** Exercise directions **
Once you reach the line that holds "period_minus_slack_ps 2860 \" in the listing below, output it and every line after it through the line that holds "p_sw_uw 29600 \", word for word.

** Dataset **
■ ■ ■

**config.mk**
```make
export PLATFORM = sky130hd
export DESIGN_NAME = sha1_msg_sequencer
export DESIGN_NICKNAME = d
export VERILOG_FILES = /design/src/rtl/sha1_pkg.sv /design/src/rtl/sha1_msg_sequencer.sv
export SDC_FILE = /design/constraint.sdc
export NUM_CORES = 1
export LEC_CHECK = 0
export CAP_MARGIN = 0
export CORE_AREA = 2 2 604 606
export CTS_BUF_LIST = sky130_fd_sc_hd__clkbuf_2
export CTS_CLUSTER_SIZE = 10
export DETAILED_ROUTE_END_ITERATION = 10
export DIE_AREA = 0 0 606 608
export SLEW_MARGIN = 20
export SYNTH_ARGS = -nofsm -noshare
export SYNTH_HDL_FRONTEND = slang
export SYNTH_SLANG_ARGS = --single-unit
export TNS_END_PERCENT = 100
```
**constraint.sdc**
```tcl
create_clock -name clk -period 2.9 [get_ports clk]
set_clock_uncertainty 0.2 [all_clocks]
set_input_delay 0.435 -clock clk [delete_from_list [all_inputs] [get_ports clk]]
set_output_delay 0.435 -clock clk [all_outputs]
set_load 0.03 [all_outputs]
```
**src/rtl/sha1_pkg.sv**
```systemverilog
// Shared constants and types for the SHA-1 message sequencer.
package sha1_pkg;

  localparam int BLK_W = 512;
  localparam int CV_W  = 160;

  localparam logic [CV_W-1:0] SHA1_IV = 160'h67452301EFCDAB8998BADCFE10325476C3D2E1F0;

  typedef enum logic [2:0] {
    ST_IDLE,
    ST_ISSUE,
    ST_WAIT_BUSY,
    ST_WAIT_DONE,
    ST_OUT
  } seq_state_t;

endpackage

```
**src/rtl/sha1_msg_sequencer.sv**
```systemverilog
// SHA-1 message sequencer: takes padded 512-bit blocks, issues one core start
// per block, chains the chaining value across blocks of a message and holds
// the final digest until the consumer takes it.
// Optional cycle counter (cyc_count) enabled by defining SHA1_SEQ_PERF_CNT_EN.
module sha1_msg_sequencer
  import sha1_pkg::*;
#(
  parameter int CNT_W      = 16,
  parameter int START_HOLD = 1
) (
  input  logic              clk,
  input  logic              rstn,
  input  logic              blk_valid,
  output logic              blk_ready,
  input  logic [BLK_W-1:0]  blk_data,
  input  logic              blk_last,
  output logic              core_start,
  output logic              core_use_prev_cv,
  output logic [BLK_W-1:0]  core_data,
  output logic [CV_W-1:0]   core_cv,
  input  logic              core_busy,
  input  logic              core_out_valid,
  input  logic [CV_W-1:0]   core_cv_next,
  output logic              digest_valid,
  input  logic              digest_ready,
  output logic [CV_W-1:0]   digest,
  output logic [CNT_W-1:0]  blk_count
`ifdef SHA1_SEQ_PERF_CNT_EN
  ,
  output logic [31:0]       cyc_count
`endif
);

  localparam logic [1:0] HOLD_LAST = 2'(START_HOLD - 1);

  seq_state_t  state;
  logic        first_flag;
  logic        last_flag;
  logic [1:0]  hold_cnt;
  logic        core_busy_p1;
  logic        blk_acc;
  logic        blk_done;

  function automatic logic [CNT_W-1:0] sat_inc_cnt(input logic [CNT_W-1:0] v);
    return (&v) ? v : v + 1'b1;
  endfunction

  assign core_cv = SHA1_IV;

  assign blk_acc = (state == ST_IDLE) && blk_valid && blk_ready;

  // A block completes on out_valid, or on busy falling if out_valid never came.
  assign blk_done = ((state == ST_WAIT_BUSY) && core_out_valid) ||
                    ((state == ST_WAIT_DONE) && (core_out_valid || (core_busy_p1 && !core_busy)));

  // Delayed copy of core_busy for falling-edge detection.
  always_ff @(posedge clk or negedge rstn) begin
    if (!rstn) core_busy_p1 <= 1'b0;
    else       core_busy_p1 <= core_busy;
  end

  // Main sequencing FSM with registered outputs.
  always_ff @(posedge clk or negedge rstn) begin
    if (!rstn) begin
      state            <= ST_IDLE;
      blk_ready        <= 1'b0;
      core_start       <= 1'b0;
      core_use_prev_cv <= 1'b0;
      core_data        <= '0;
      digest_valid     <= 1'b0;
      digest           <= '0;
      blk_count        <= '0;
      first_flag       <= 1'b1;
      last_flag        <= 1'b0;
      hold_cnt         <= '0;
    end else begin
      case (state)
        ST_IDLE: begin
          if (blk_acc) begin
            core_data        <= blk_data;
            last_flag        <= blk_last;
            core_use_prev_cv <= !first_flag;
            if (first_flag) blk_count <= '0;
            blk_ready        <= 1'b0;
            core_start       <= 1'b1;
            hold_cnt         <= '0;
            state            <= ST_ISSUE;
          end else begin
            blk_ready <= 1'b1;
          end
        end
        ST_ISSUE: begin
          if (hold_cnt == HOLD_LAST) begin
            core_start <= 1'b0;
            state      <= ST_WAIT_BUSY;
          end else begin
            hold_cnt <= hold_cnt + 2'd1;
          end
        end
        ST_WAIT_BUSY, ST_WAIT_DONE: begin
          if (blk_done) begin
            blk_count <= sat_inc_cnt(blk_count);
            if (last_flag) begin
              digest       <= core_cv_next;
              digest_valid <= 1'b1;
              state        <= ST_OUT;
            end else begin
              first_flag <= 1'b0;
              blk_ready  <= 1'b1;
              state      <= ST_IDLE;
            end
          end else if ((state == ST_WAIT_BUSY) && core_busy) begin
            state <= ST_WAIT_DONE;
          end
        end
        ST_OUT: begin
          if (digest_ready) begin
            digest_valid <= 1'b0;
            first_flag   <= 1'b1;
            blk_ready    <= 1'b1;
            state        <= ST_IDLE;
          end
        end
        default: state <= ST_IDLE;
      endcase
    end
  end

`ifdef SHA1_SEQ_PERF_CNT_EN
  logic cyc_run;

  function automatic logic [31:0] sat_inc_32(input logic [31:0] v);
    return (&v) ? v : v + 32'd1;
  endfunction

  // Cycles from first-block accept up to the edge that raises digest_valid.
  always_ff @(posedge clk or negedge rstn) begin
    if (!rstn) begin
      cyc_count <= '0;
      cyc_run   <= 1'b0;
    end else if (blk_acc && first_flag) begin
      cyc_count <= '0;
      cyc_run   <= 1'b1;
    end else if (cyc_run) begin
      cyc_count <= sat_inc_32(cyc_count);
      if (blk_done && last_flag) cyc_run <= 1'b0;
    end
  end
`endif

endmodule

```
==> impl_metrics.tcl, run 1 <==
set metrics [dict create \
    synth-seq-area-share 0.630 \
    synthMuxAreaShare 0.0652 \
    toolErrorMsg "[ERROR RSZ-0060] Max buffer count reached." \
    root_buffer "clkbuf_2" \
    syn_area_per_cell_sq_um 9.82 \
    io_pins 1531 \
    gp_congestion 0.927 \
    synthAdderAreaFrac 0.000900 \
    yosys.area_share.simple 0.219 \
    ys_top_cells_by_area "dfrtp_1, nand2_1, mux2_2, buf_4, buf_2" \
    cts.sinks 700 \
    synth_edf_count 0 \
    syn_inst 2830 \
    cts_buffer_depth 4 \
    htreeDepth 4 \
    synth-compound-area-share 0.0149 \
    core.rowCount 221 \
    start_util 0.0769 \
    post_synth_instance_area_sq_mm 0.0278 \
    yosys_warnings 0 \
    synth-seq-cells 700 \
    synthFlopType "dfrtp_1" \
    status "aborted with a tool error" \
    post-dp-hpwl_um 229000 \
    post_cts.repair.setup_buffers 115 \
    stop_stage "4_1_cts" \
    cts_inserted_buffers 216 \
    yosysTopAreaCell "dfrtp_1" \
    cts_resized 4278 \
    hold_buffers 1889 \
    synth_xor_area_frac 0 \
    synth-async-reset-ratio 1.00 \
    ys_top_cells_by_count "nand2_1, dfrtp_1, buf_4, mux2_2, buf_2" \
    synth.most_common_cell "nand2_1" \
    synth_top_area_share 0.629 \
    numPortBuffers 1370 \
    ys_types 48 \
    fp.dieH_um 608 \
    die_x_um 606 \
    synth_top_family_by_area "simple AND/OR/NAND/NOR gates" \
]
per-stage QoR:
step                      hold WS (ps)  cell area [sq um]  cells  setup WS, ps
after global placement             228              47200   8957           216
after floorplan                  -60.6              28400   2988           652
after detailed placement           225              47200   8957           204
logic make-up after synthesis:
group	after synthesis
compound gates	62
other cells	2
simple gates	1602
buf+inv	301
mux	161
fa+ha+maj	2
flops	700
==> run 2: changes to the inputs <==
--- a/config.mk
+++ b/config.mk
@@ -6,11 +6,10 @@
 export NUM_CORES = 1
 export LEC_CHECK = 0
 export CAP_MARGIN = 0
-export CORE_AREA = 2 2 604 606
-export CTS_BUF_LIST = sky130_fd_sc_hd__clkbuf_2
-export CTS_CLUSTER_SIZE = 10
+export CORE_AREA = 2 2 602 604
 export DETAILED_ROUTE_END_ITERATION = 10
-export DIE_AREA = 0 0 606 608
+export DIE_AREA = 0 0 604 606
+export PLACE_DENSITY_LB_ADDON = 0.15
 export SLEW_MARGIN = 20
 export SYNTH_ARGS = -nofsm -noshare
 export SYNTH_HDL_FRONTEND = slang
==> impl_metrics.tcl, run 2 <==
set metrics [dict create \
    synth.most_common_cell "nand2_1" \
    cp_max_fo 2 \
    crit_type "reg2out" \
    synthFlopType "dfrtp_1" \
    core.rowCount 221 \
    grt_max_degree 92 \
    setup_ws_ps 38.5 \
    worstPathCellList "clkdlybuf4s50_1" \
    wl_um 224000 \
    io_pins 1531 \
    period_minus_slack_ps 2860 \
    syn_inst 2830 \
    cpMaxStageDelayCell "clkdlybuf4s50_1" \
    drtIter0Drc 1282 \
    setup_viol 0 \
    die_x_um 604 \
    p_leak_uw 0.0249 \
    nNetsFinal 5529 \
    post-route-period-util 0.987 \
    grt_overflow 0 \
    ys_top_cells_by_count "nand2_1, dfrtp_1, buf_4, mux2_2, buf_2" \
    largest_register_ffs 512 \
    status "finished clean" \
    ant_nets 0 \
    mostFrequentLayoutCell "nand2_1" \
    cts_inserted_buffers 107 \
    layout_common_cells "nand2_1, clkdlybuf4s50_1, dfrtp_1, dlygate4sd3_1, mux2_2" \
    maxUsedRoutingLayer "met5" \
    crit_path_max_incr_delay_ps 1070 \
    layout-drive-gt1-share 0.0965 \
    post_synth_instance_area_sq_mm 0.0278 \
    ys_types 48 \
    gp_congestion 0.794 \
    utilization 0.157 \
    clk_latency_ps 840 \
    min_path_type "in2reg" \
    hold_viol 0 \
    start_util 0.0772 \
    dp_cells 8949 \
    synth-seq-cells 700 \
    slew_headroom 0.400 \
    cts.sinks 700 \
    met2_length_um 104000 \
    fin_area_sq_mm 0.0567 \
    grt_use_total 0.118 \
    seqPwrFrac 0.278 \
    placeableCoreArea_sq_mm 0.360 \
    via_per_inst 2.81 \
    ys_top_cells_by_area "dfrtp_1, nand2_1, mux2_2, buf_4, buf_2" \
    numPortBuffers 1370 \
    via_count 27500 \
    synth-seq-area-share 0.630 \
    p_sw_uw 29600 \
    antenna_found_initial 134 \
    grt_pass1_vias 29200 \
    cp.required_ps 2270 \
    intPower_uw 34000 \
    drc 0 \
    tns_ps 0 \
    peakVddDrop_mv 0.493 \
    max_freq_mhz 349 \
    dpl_cell_area_sq_mm 0.0472 \
    synth_top_area_share 0.629 \
    root_buffer "clkbuf_16" \
    syn_area_per_cell_sq_um 9.82 \
    power_density_mw_per_mm2 1120 \
    post_drt_wl_per_cell_um 22.9 \
    synth_edf_count 0 \
    cp-start-kind "register" \
    rsz0062_at_grt "false" \
    synth-async-reset-ratio 1.00 \
    pre_cts_ws_ps 151 \
    yosys_warnings 0 \
    clkSlewWorstSetupHoldPaths_ps 50 \
    pwr-share-clk 0.212 \
    drv_slew 0 \
    worstPathArrival_ps 2230 \
    cts_tree "yes" \
    wl_met3_um 19900 \
    top_register "core_data" \
    syn_to_final_growth_pct 104 \
    cts_buffer_depth 4 \
    cp-end-kind "output port" \
    grt_pass1_wl_um 288000 \
    post_cts.repair.setup_buffers 0 \
    fp.dieH_um 606 \
    worstMarginPinSlew_ps 897 \
    top_regs "core_data x512, digest x160, blk_count x16" \
    fillerInstances 40600 \
    multi_input_area_sq_mm 0.00896 \
    critPathBufInv 1 \
    htreeDepth 3 \
    firstDrtPassIters 5 \
    yosysTopAreaCell "dfrtp_1" \
    post-dp-hpwl_um 186000 \
    seq_area_sq_mm 0.0175 \
    power_switching_share 0.465 \
    power_frac_comb 0.510 \
    stdcell_count 9757 \
    die_area_sq_mm 0.366 \
    wl_met1_um 92200 \
    drv_cap 0 \
    critPathTopFamily "buffers and inverters" \
]
==> run 2: repair_timing <==
item,CTS,global route
setup endpoints to repair,40,9
resized for setup,40,9
endpoints found under the hold margin,950,0
hold buffers,584,0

■ ■ ■

** Your solution **
    period_minus_slack_ps 2860 \
    syn_inst 2830 \
    cpMaxStageDelayCell "clkdlybuf4s50_1" \
    drtIter0Drc 1282 \
    setup_viol 0 \
    die_x_um 604 \
    p_leak_uw 0.0249 \
    nNetsFinal 5529 \
    post-route-period-util 0.987 \
    grt_overflow 0 \
    ys_top_cells_by_count "nand2_1, dfrtp_1, buf_4, mux2_2, buf_2" \
    largest_register_ffs 512 \
    status "finished clean" \
    ant_nets 0 \
    mostFrequentLayoutCell "nand2_1" \
    cts_inserted_buffers 107 \
    layout_common_cells "nand2_1, clkdlybuf4s50_1, dfrtp_1, dlygate4sd3_1, mux2_2" \
    maxUsedRoutingLayer "met5" \
    crit_path_max_incr_delay_ps 1070 \
    layout-drive-gt1-share 0.0965 \
    post_synth_instance_area_sq_mm 0.0278 \
    ys_types 48 \
    gp_congestion 0.794 \
    utilization 0.157 \
    clk_latency_ps 840 \
    min_path_type "in2reg" \
    hold_viol 0 \
    start_util 0.0772 \
    dp_cells 8949 \
    synth-seq-cells 700 \
    slew_headroom 0.400 \
    cts.sinks 700 \
    met2_length_um 104000 \
    fin_area_sq_mm 0.0567 \
    grt_use_total 0.118 \
    seqPwrFrac 0.278 \
    placeableCoreArea_sq_mm 0.360 \
    via_per_inst 2.81 \
    ys_top_cells_by_area "dfrtp_1, nand2_1, mux2_2, buf_4, buf_2" \
    numPortBuffers 1370 \
    via_count 27500 \
    synth-seq-area-share 0.630 \
    p_sw_uw 29600 \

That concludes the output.